Digital Twins: The AI Factory Simulation Platform
I’ve covered Digital Twins and Nvidia Omniverse and have also covered the Cadence Reality Digital Twins Platform here on Forbes and in a white paper I co-authored with Dr. Jonathon Koomey. There is no question in my mind that this type of simulator will become an absolute requirement for future data centers, especially AI Factories.
Jensen Huang said at the Cadence Live event last year that Nvidia uses the Cadence Reality platform to simulate Nvidia’s own supercomputing data centers. Cadence has adopted Nvidia Omniverse as the Digital Twin collaboration platform. (Disclosure: Cadence Design and Nvidia, like many companies in the semiconductor space, are clients of Cambrian-AI Research.)

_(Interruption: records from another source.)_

[src/rtl/vector_mem_arbiter.sv]
// vector_mem_arbiter
//
// Two-port arbiter and sequencer in front of the single-port vector data
// memory (combinational read, synchronous write). Port 0 is the vector
// load/store unit, port 1 the program/data loader. At most one access is
// granted per cycle. Arbitration is round-robin with a bounded burst: the
// last-granted port keeps the memory for up to MAX_BURST consecutive grants
// while the other port is waiting.
//
// Optional feature macro: VMEM_ARB_BOUNDS_CHECK_EN
//   defined   : accesses with addr >= MEM_SIZE are blocked (no write, reads
//               return 0) and flag err0/err1 one cycle after the grant.
//   undefined : no range check, err0/err1 are constant 0.
//
// Ports
//   clk, rst                 clock, asynchronous active-low reset
//   req*/we*/addr*/wdata*    requester ports 0 and 1
//   gnt*                     combinational grant; access completes at the
//                            rising edge where req and gnt are both high
//   rvalid*/rdata*           registered read data, one-cycle valid pulse
//   err*                     out-of-range pulse (bounds check builds only)
//   mem_*                    single-port memory interface
module vector_mem_arbiter #(
    parameter int ADDRESS_WIDTH = 19,
    parameter int DATA_WIDTH    = 64,
    parameter int MEM_SIZE      = 500,
    parameter int MAX_BURST     = 4
) (
    input  logic                     clk,
    input  logic                     rst,
    input  logic                     req0,
    input  logic                     req1,
    input  logic                     we0,
    input  logic                     we1,
    input  logic [ADDRESS_WIDTH-1:0] addr0,
    input  logic [ADDRESS_WIDTH-1:0] addr1,
    input  logic [DATA_WIDTH-1:0]    wdata0,
    input  logic [DATA_WIDTH-1:0]    wdata1,
    output logic                     gnt0,
    output logic                     gnt1,
    output logic                     rvalid0,
    output logic                     rvalid1,
    output logic [DATA_WIDTH-1:0]    rdata0,
    output logic [DATA_WIDTH-1:0]    rdata1,
    output logic                     err0,
    output logic                     err1,
    output logic                     mem_writeEnable,
    output logic [ADDRESS_WIDTH-1:0] mem_readAddress,
    output logic [ADDRESS_WIDTH-1:0] mem_writeAddress,
    output logic [DATA_WIDTH-1:0]    mem_inputData,
    input  logic [DATA_WIDTH-1:0]    mem_outputData
);

    localparam int              BW        = $clog2(MAX_BURST + 1);
    localparam logic [BW-1:0]   BURST_MAX = BW'(MAX_BURST);

    logic [1:0]               req;
    logic [1:0]               we;
    logic [1:0]               gnt;
    logic [ADDRESS_WIDTH-1:0] addr  [2];
    logic [DATA_WIDTH-1:0]    wdata [2];

    logic          owner_reg;
    logic [BW-1:0] burst_cnt_reg;
    logic          any_gnt;
    logic          sel;
    logic          in_range;

    assign req      = {req1, req0};
    assign we       = {we1, we0};
    assign addr[0]  = addr0;
    assign addr[1]  = addr1;
    assign wdata[0] = wdata0;
    assign wdata[1] = wdata1;

    // Grant decision. While reset is asserted nothing is granted, which also
    // keeps a write presented during reset from reaching the memory.
    always_comb begin
        gnt = 2'b00;
        if (rst) begin
            unique case (req)
                2'b01:   gnt = 2'b01;
                2'b10:   gnt = 2'b10;
                2'b11: begin
                    if (burst_cnt_reg < BURST_MAX)
                        gnt = owner_reg ? 2'b10 : 2'b01;
                    else
                        gnt = owner_reg ? 2'b01 : 2'b10;
                end
                default: gnt = 2'b00;
            endcase
        end
    end

    assign gnt0    = gnt[0];
    assign gnt1    = gnt[1];
    assign any_gnt = |gnt;
    // Port 1 only when it holds the grant; port 0 otherwise, which also makes
    // port 0's address the idle value on the memory bus.
    assign sel     = gnt[1];

`ifdef VMEM_ARB_BOUNDS_CHECK_EN
    localparam logic [ADDRESS_WIDTH:0] MEM_LIMIT = (ADDRESS_WIDTH + 1)'(MEM_SIZE);
    assign in_range = ({1'b0, addr[sel]} < MEM_LIMIT);
`else
    assign in_range = 1'b1;
`endif

    assign mem_readAddress  = addr[sel];
    assign mem_writeAddress = addr[sel];
    assign mem_inputData    = wdata[sel];
    assign mem_writeEnable  = any_gnt & we[sel] & in_range;

    // Arbitration state. The counter saturates so a long uncontested run
    // hands over immediately once the other port starts requesting; an idle
    // cycle clears it so the next contender starts a fresh burst.
    always_ff @(posedge clk or negedge rst) begin
        if (!rst) begin
            owner_reg     <= 1'b0;
            burst_cnt_reg <= '0;
        end else if (any_gnt) begin
            if (sel == owner_reg) begin
                if (burst_cnt_reg < BURST_MAX)
                    burst_cnt_reg <= burst_cnt_reg + 1'b1;
            end else begin
                owner_reg     <= sel;
                burst_cnt_reg <= BW'(1);
            end
        end else begin
            burst_cnt_reg <= '0;
        end
    end

    // Per-port response registers. rdata only updates on that port's own
    // granted read, so the other port's data holds.
    genvar gi;
    generate
        for (gi = 0; gi < 2; gi++) begin : g_port
            logic                  rvalid_reg;
            logic                  err_reg;
            logic [DATA_WIDTH-1:0] rdata_reg;

            always_ff @(posedge clk or negedge rst) begin
                if (!rst) begin
                    rvalid_reg <= 1'b0;
                    err_reg    <= 1'b0;
                    rdata_reg  <= '0;
                end else begin
                    rvalid_reg <= gnt[gi] & ~we[gi];
                    err_reg    <= gnt[gi] & ~in_range;
                    if (gnt[gi] & ~we[gi])
                        rdata_reg <= in_range ? mem_outputData : '0;
                end
            end
        end
    endgenerate

    assign rvalid0 = g_port[0].rvalid_reg;
    assign rvalid1 = g_port[1].rvalid_reg;
    assign rdata0  = g_port[0].rdata_reg;
    assign rdata1  = g_port[1].rdata_reg;

`ifdef VMEM_ARB_BOUNDS_CHECK_EN
    assign err0 = g_port[0].err_reg;
    assign err1 = g_port[1].err_reg;
`else
    assign err0 = 1'b0;
    assign err1 = 1'b0;
`endif

endmodule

One of the disclosures at the recent AI Infra Summit in Sunnyvale, Ca., was that while Cadence has engaged some 99% of the semiconductor industry with simulation and AI, only 20% of data center systems are currently being simulated before construction or in operation. As this infrastructure prepares for the future of AI, its a pretty safe bet that this number will increase dramatically over the next three to five years. After that, Cadence believes its has more opportunities in simulating drug discovery.

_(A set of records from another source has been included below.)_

<file path="config.mk">
export PLATFORM = sky130hd
export DESIGN_NAME = lcv_mac_frame_acc
export DESIGN_NICKNAME = d
export VERILOG_FILES = /design/src/rtl/lcv_mac_pkg.sv /design/src/rtl/lcv_sat_narrow.sv /design/src/rtl/lcv_mac_frame_acc.sv
export SDC_FILE = /design/constraint.sdc
export NUM_CORES = 1
export LEC_CHECK = 0
export CAP_MARGIN = 40
export CORE_UTILIZATION = 55
export CTS_CLUSTER_SIZE = 10
export DETAILED_ROUTE_END_ITERATION = 10
export PLACE_DENSITY = 0.88
export SETUP_SLACK_MARGIN = 0.3
export SLEW_MARGIN = 10
export SYNTH_ARGS = -nofsm -noshare
export SYNTH_HDL_FRONTEND = slang
export SYNTH_SLANG_ARGS = --single-unit
</file>
<file path="constraint.sdc">
create_clock -name clk -period 5.44 [get_ports clk]
set_input_delay 0.544 -clock clk [delete_from_list [all_inputs] [get_ports clk]]
set_output_delay 0.544 -clock clk [all_outputs]
set_load 0.01 [all_outputs]
</file>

At the Summit, Nvidia and Cadence announced they have developed a comprehensive physics model to enable simulation of a DGX SuperPOD with GB200 GPUs. This work brings the Cadence Reality DC platform to contain over 14,000 devices (servers, networking, storage, power, cooling, etc.) from over 750 vendors in its library of reference designs and workflows. This database enables simulation of customized accurate operational behaviour of the air- and water-cooled components in the AI Factory, resulting in faster design, lower risk, better operational efficiency of Gigawatt AI Factories
Whats Next?
Adding support for the DGX SuperPOD to Cadence Reality DC is an important piece of the puzzle, but is only the start of a more comprehensive capability that will extend to NVL72, Rubin, and other roadmap technologies that populate the AI Factory.
In a few years, designers will wonder how the early days of AI data centers was ever possible without rigorous physics-based simulation.